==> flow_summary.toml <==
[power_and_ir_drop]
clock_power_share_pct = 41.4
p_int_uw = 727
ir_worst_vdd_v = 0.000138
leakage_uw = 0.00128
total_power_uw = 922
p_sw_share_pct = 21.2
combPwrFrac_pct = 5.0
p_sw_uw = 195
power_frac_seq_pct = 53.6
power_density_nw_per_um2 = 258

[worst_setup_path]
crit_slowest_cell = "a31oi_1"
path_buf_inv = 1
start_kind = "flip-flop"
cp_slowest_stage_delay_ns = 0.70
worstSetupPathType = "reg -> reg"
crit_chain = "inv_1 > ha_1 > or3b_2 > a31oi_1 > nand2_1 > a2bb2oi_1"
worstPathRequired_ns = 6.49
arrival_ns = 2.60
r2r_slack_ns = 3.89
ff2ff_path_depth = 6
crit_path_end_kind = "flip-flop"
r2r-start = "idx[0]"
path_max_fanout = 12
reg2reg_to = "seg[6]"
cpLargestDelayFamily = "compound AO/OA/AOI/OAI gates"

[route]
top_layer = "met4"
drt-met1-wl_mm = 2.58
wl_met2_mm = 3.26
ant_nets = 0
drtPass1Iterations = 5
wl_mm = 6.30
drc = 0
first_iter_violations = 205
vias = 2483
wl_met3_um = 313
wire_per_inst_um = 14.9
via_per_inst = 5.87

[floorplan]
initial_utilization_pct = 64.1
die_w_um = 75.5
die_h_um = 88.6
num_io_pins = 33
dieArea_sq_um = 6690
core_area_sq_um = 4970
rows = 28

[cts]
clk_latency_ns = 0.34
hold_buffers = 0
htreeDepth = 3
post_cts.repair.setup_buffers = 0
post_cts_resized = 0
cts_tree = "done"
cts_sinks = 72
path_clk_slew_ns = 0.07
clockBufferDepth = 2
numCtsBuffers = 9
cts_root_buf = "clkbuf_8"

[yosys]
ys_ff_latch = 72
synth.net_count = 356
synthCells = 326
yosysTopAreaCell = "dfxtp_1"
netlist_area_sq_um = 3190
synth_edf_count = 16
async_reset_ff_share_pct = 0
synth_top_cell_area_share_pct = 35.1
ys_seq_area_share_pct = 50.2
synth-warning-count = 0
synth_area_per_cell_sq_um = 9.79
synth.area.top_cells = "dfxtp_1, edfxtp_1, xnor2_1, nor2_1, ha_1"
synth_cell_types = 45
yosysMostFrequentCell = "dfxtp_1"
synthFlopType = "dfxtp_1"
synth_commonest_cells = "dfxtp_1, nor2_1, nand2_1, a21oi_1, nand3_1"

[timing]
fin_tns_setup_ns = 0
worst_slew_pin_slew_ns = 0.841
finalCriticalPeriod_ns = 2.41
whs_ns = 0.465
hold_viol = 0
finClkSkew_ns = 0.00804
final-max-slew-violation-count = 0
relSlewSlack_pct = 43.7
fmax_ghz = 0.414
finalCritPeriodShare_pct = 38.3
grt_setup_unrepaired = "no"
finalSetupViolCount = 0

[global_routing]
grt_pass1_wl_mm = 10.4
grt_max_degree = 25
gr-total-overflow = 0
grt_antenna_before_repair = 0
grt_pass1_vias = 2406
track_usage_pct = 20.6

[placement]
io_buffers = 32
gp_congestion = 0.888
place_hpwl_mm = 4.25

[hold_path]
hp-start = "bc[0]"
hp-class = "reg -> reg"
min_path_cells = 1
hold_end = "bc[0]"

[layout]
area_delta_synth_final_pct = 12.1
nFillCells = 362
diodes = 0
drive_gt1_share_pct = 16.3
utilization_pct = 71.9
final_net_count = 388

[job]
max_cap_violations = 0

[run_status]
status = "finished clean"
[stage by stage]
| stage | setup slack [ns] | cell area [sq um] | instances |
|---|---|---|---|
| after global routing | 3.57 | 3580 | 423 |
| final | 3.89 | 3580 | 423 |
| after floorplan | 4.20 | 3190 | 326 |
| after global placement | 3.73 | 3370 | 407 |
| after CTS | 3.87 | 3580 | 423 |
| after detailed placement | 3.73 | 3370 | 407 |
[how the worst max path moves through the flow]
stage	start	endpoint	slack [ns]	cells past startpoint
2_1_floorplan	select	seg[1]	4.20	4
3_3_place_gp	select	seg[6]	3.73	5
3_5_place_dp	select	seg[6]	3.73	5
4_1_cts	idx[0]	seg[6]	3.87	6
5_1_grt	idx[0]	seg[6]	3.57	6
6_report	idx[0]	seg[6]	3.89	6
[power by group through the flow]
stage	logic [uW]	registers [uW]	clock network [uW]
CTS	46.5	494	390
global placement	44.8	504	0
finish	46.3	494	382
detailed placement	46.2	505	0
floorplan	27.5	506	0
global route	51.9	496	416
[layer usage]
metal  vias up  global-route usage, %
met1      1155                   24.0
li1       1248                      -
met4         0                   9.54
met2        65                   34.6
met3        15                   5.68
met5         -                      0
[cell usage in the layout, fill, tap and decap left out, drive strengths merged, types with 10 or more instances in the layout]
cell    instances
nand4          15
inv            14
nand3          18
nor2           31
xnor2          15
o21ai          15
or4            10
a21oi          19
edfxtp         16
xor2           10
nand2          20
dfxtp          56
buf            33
`src/rtl/flush_redirect_ctrl_pkg.sv`:
```
// ============================================================================
// flush_redirect_ctrl_pkg : shared types for the flush/redirect controller
// Rev 1.0 - initial release
// ============================================================================
`default_nettype none

package flush_redirect_ctrl_pkg;

    typedef enum logic [1:0] {
        ST_IDLE     = 2'd0,
        ST_DRAIN    = 2'd1,
        ST_REDIRECT = 2'd2
    } state_e;

    localparam int unsigned c_OUTSTANDING_MAX_DEF = 2;
    localparam int unsigned c_CNT_W_DEF           = 2;
    localparam int unsigned c_PC_W                = 32;
    localparam int unsigned c_REDIRECT_W          = c_PC_W + 1;

    // {redirect_valid, redirect_pc}, c_REDIRECT_W bits wide
    typedef struct packed {
        logic              valid;
        logic [c_PC_W-1:0] pc;
    } redirect_t;

endpackage

`default_nettype wire

```
`src/rtl/flush_redirect_ctrl_inflight_counter.sv`:
```
// ============================================================================
// flush_redirect_ctrl_inflight_counter : saturating up/down request counter
// Rev 1.0 - initial release
// ============================================================================
`default_nettype none

module flush_redirect_ctrl_inflight_counter #(
    parameter int unsigned MAX = 2,
    parameter int unsigned W   = 2
) (
    input  logic         clk,
    input  logic         reset,
    input  logic         inc_i,
    input  logic         dec_i,
    output logic [W-1:0] count_next_o,
    output logic         overflow_o,
    output logic         underflow_o
);

    logic [W-1:0] count_q;
    logic [W-1:0] count_d;

    always_comb begin
        overflow_o  = inc_i & ~dec_i & (count_q == W'(MAX));
        underflow_o = dec_i & ~inc_i & (count_q == '0);
        count_d     = count_q;
        if (inc_i && !dec_i && !overflow_o) begin
            count_d = count_q + W'(1);
        end else if (dec_i && !inc_i && !underflow_o) begin
            count_d = count_q - W'(1);
        end
    end

    assign count_next_o = count_d;

    always_ff @(posedge clk) begin
        if (reset) begin
            count_q <= '0;
        end else begin
            count_q <= count_d;
        end
    end

    // The count saturates; these flag a fetch-protocol bug upstream.
    always_ff @(posedge clk) begin
        if (!reset) begin
            assert (!overflow_o);
            assert (!underflow_o);
        end
    end

endmodule

`default_nettype wire

```
`src/rtl/flush_redirect_ctrl.sv`:
```
// ============================================================================
// flush_redirect_ctrl : flush broadcast, stale-fetch drain and single redirect
// Rev 1.0 - initial release
// ============================================================================
`default_nettype none

module flush_redirect_ctrl
    import flush_redirect_ctrl_pkg::*;
#(
    parameter int unsigned OUTSTANDING_MAX = c_OUTSTANDING_MAX_DEF,
    parameter int unsigned CNT_W           = c_CNT_W_DEF
) (
    input  logic        clk,
    input  logic        reset,
    input  logic        wb_ex,
    input  logic        wb_ertn,
    input  logic [31:0] ex_entry,
    input  logic [31:0] ex_era,
    input  logic        ifetch_req_fire,
    input  logic        ifetch_resp_fire,
    input  logic        redirect_ready,
    output logic        flush,
    output logic        discard_resp,
    output logic        redirect_valid,
    output logic [31:0] redirect_pc,
    output logic        busy
);

    state_e             state_q, state_d;
    logic [CNT_W-1:0]   drain_q, drain_d;
    logic [31:0]        target_q, target_d;
    logic [CNT_W-1:0]   w_inflight_next;
    logic               w_ovf, w_unf;
    logic               w_event;
    redirect_t          w_redir;

    flush_redirect_ctrl_inflight_counter #(
        .MAX (OUTSTANDING_MAX),
        .W   (CNT_W)
    ) u_inflight (
        .clk          (clk),
        .reset        (reset),
        .inc_i        (ifetch_req_fire),
        .dec_i        (ifetch_resp_fire),
        .count_next_o (w_inflight_next),
        .overflow_o   (w_ovf),
        .underflow_o  (w_unf)
    );

    // Outside IDLE the WB stage is already flushed, so events there are stale.
    assign w_event      = (state_q == ST_IDLE) & (wb_ex | wb_ertn);
    assign flush        = w_event | (state_q != ST_IDLE);
    assign discard_resp = ifetch_resp_fire & (w_event | (state_q == ST_DRAIN));
    assign busy         = (state_q != ST_IDLE);

    always_comb begin
        state_d  = state_q;
        drain_d  = drain_q;
        target_d = target_q;
        w_redir  = '0;
        case (state_q)
            ST_IDLE: begin
                if (w_event) begin
                    drain_d  = w_inflight_next;
                    target_d = wb_ertn ? ex_era : ex_entry;
                    state_d  = (w_inflight_next == '0) ? ST_REDIRECT : ST_DRAIN;
                end
            end
            ST_DRAIN: begin
                if (ifetch_resp_fire) begin
                    drain_d = drain_q - CNT_W'(1);
                    if (drain_q == CNT_W'(1)) begin
                        state_d = ST_REDIRECT;
                    end
                end
            end
            ST_REDIRECT: begin
                w_redir.valid = 1'b1;
                w_redir.pc    = target_q;
                if (redirect_ready) begin
                    state_d = ST_IDLE;
                end
            end
            default: state_d = ST_IDLE;
        endcase
    end

    assign redirect_valid = w_redir.valid;
    assign redirect_pc    = w_redir.pc;

    always_ff @(posedge clk) begin
        if (reset) begin
            state_q  <= ST_IDLE;
            drain_q  <= '0;
            target_q <= '0;
        end else begin
            state_q  <= state_d;
            drain_q  <= drain_d;
            target_q <= target_d;
        end
    end

    // IF must gate issue on flush, and nothing may return once drained.
    always_ff @(posedge clk) begin
        if (!reset) begin
            assert (!((state_q == ST_DRAIN) && ifetch_req_fire));
            assert (!((state_q == ST_REDIRECT) && ifetch_resp_fire));
        end
    end

endmodule

`default_nettype wire

```
`config.mk`:
```
export PLATFORM = sky130hd
export DESIGN_NAME = flush_redirect_ctrl
export DESIGN_NICKNAME = d
export VERILOG_FILES = /design/src/rtl/flush_redirect_ctrl_pkg.sv /design/src/rtl/flush_redirect_ctrl_inflight_counter.sv /design/src/rtl/flush_redirect_ctrl.sv
export SDC_FILE = /design/constraint.sdc
export NUM_CORES = 1
export LEC_CHECK = 0
export BUFFER_PORTS_ARGS = -buffer_cell sky130_fd_sc_hd__buf_2
export CAP_MARGIN = 40
export CORE_MARGIN = 4
export CORE_UTILIZATION = 50
export DETAILED_ROUTE_END_ITERATION = 8
export PLACE_DENSITY = 0.95
export RECOVER_POWER = 25
export SKIP_LAST_GASP = 1
export SLEW_MARGIN = 20
export SYNTH_ARGS = -nofsm -noshare
export SYNTH_HDL_FRONTEND = slang
export SYNTH_HIERARCHICAL = 1
export SYNTH_SLANG_ARGS = --single-unit
```
`constraint.sdc`:
```
create_clock -name clk -period 4.05 [get_ports clk]
set_input_delay 0.405 -clock clk [delete_from_list [all_inputs] [get_ports clk]]
set_output_delay 0.405 -clock clk [all_outputs]
set_load 0.05 [all_outputs]
```
==> flow_metrics.tcl, run 1 <==
set metrics [dict create \
    cts-root-buf "clkbuf_8" \
    r2r-start "state_q[1]" \
    p_sw_mw 0.4675 \
    die_h_um 74.59 \
    sw_frac_of_total 0.3682 \
    path_max_fanout 34 \
    cts_tree "built" \
    antenna_found_initial 0 \
    finalHoldViolations 0 \
    finalPower_mw 1.270 \
    worstSkewPairLatency_ns 0.27 \
    num_antenna_cells 0 \
    slowest_delay_ns 0.85 \
    overflow 0 \
    clkTransAtPathRegs_ns 0.07 \
    syn-cell-area_um2 2217 \
    crit_path_end_kind "register" \
    yosysWarningCount 6 \
    finClkSkew_ns 0.002029 \
    initial_core_util 0.5350 \
    timing.final.crit_share 0.6962 \
    first_global_vias 2015 \
    wl_um 5576 \
    crit_start "state_q[1]" \
    cp.required_ns 4.15 \
    intPower_mw 0.8021 \
    die_x_um 74.59 \
    syn-num-nets 314 \
    clockBufferDepth 2 \
    worst_hold_slack_ns 0.4413 \
    slew_violations 0 \
    first_iter_violations 65 \
    hold_buffers 0 \
    num_rows 23 \
    placed_cell_area_um2 2676 \
    post-place-ws_ns 1.780 \
    cap_violations 0 \
    fin_cells 385 \
    vias_per_cell 5.431 \
    start_kind "register" \
    clock_sinks 38 \
    fp.coreArea_um2 4144 \
    finalNetCount 408 \
    tns_ns 0 \
    wl_per_cell_um 14.48 \
    vias 2091 \
    fmax_ghz 0.3547 \
    dr.pass1.iters 4 \
    layout_setup_ws_ns 1.230 \
    dieArea_um2 5564 \
    area_growth_pct 25.17 \
    drcViolationCount 0 \
    tightest_slew_ns 1.066 \
    cts_buffers 5 \
    power_density_nw_per_um2 457.5 \
    hp-class "input port to register" \
    finish.utilization 0.6697 \
    fillCellCount 351 \
    grt_max_degree 39 \
    grt_pass1_wl_um 8694 \
    ir_drop_mv 0.3347 \
    gp_congestion 0.8515 \
    cts_max_level 2 \
    grtUsageTotal 0.1954 \
    drive_gt1_frac 0.3552 \
    worstHoldStart "redirect_ready" \
    min_period_ns 2.820 \
    finalSetupViolCount 0 \
    port_buffers 106 \
    comb_power_share 0.367 \
    crit_type "register to register" \
    p_seq_frac 0.393 \
    synth_area_per_cell_um2 9.238 \
    syn_inst 240 \
    cp_slowest_cell "clkbuf_1" \
    final_antenna_net_count 0 \
    placedCellCount 376 \
    final_area_um2 2775 \
    power_frac_clock 0.240 \
    status "finished, final reports clean" \
    cts_setup_buffers 0 \
    ios 107 \
    ctsResizeCount 0 \
    crit_chain "nor2_8 -> inv_1 -> nor2_1 -> clkbuf_1 -> a211oi_1" \
    rsz0062_at_grt "false" \
    leakagePower_nw 1.353 \
    relSlewSlack 0.2897 \
    dp_hpwl_um 4065 \
    critPathArrivalTime_ns 2.92 \
]
-- flip-flops by register name, indices dropped and copies added, names as in the netlist --
name,cells
target_q,32
drain_q,2
state_q,2
u_inflight/count_q,2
------------------------------------
[TASK DESCRIPTION]
Wherever the word "select" appears in the entries above, copy that whole line.

[ANSWER TO THE EXERCISE]
2_1_floorplan	select	seg[1]	4.20	4
3_3_place_gp	select	seg[6]	3.73	5
3_5_place_dp	select	seg[6]	3.73	5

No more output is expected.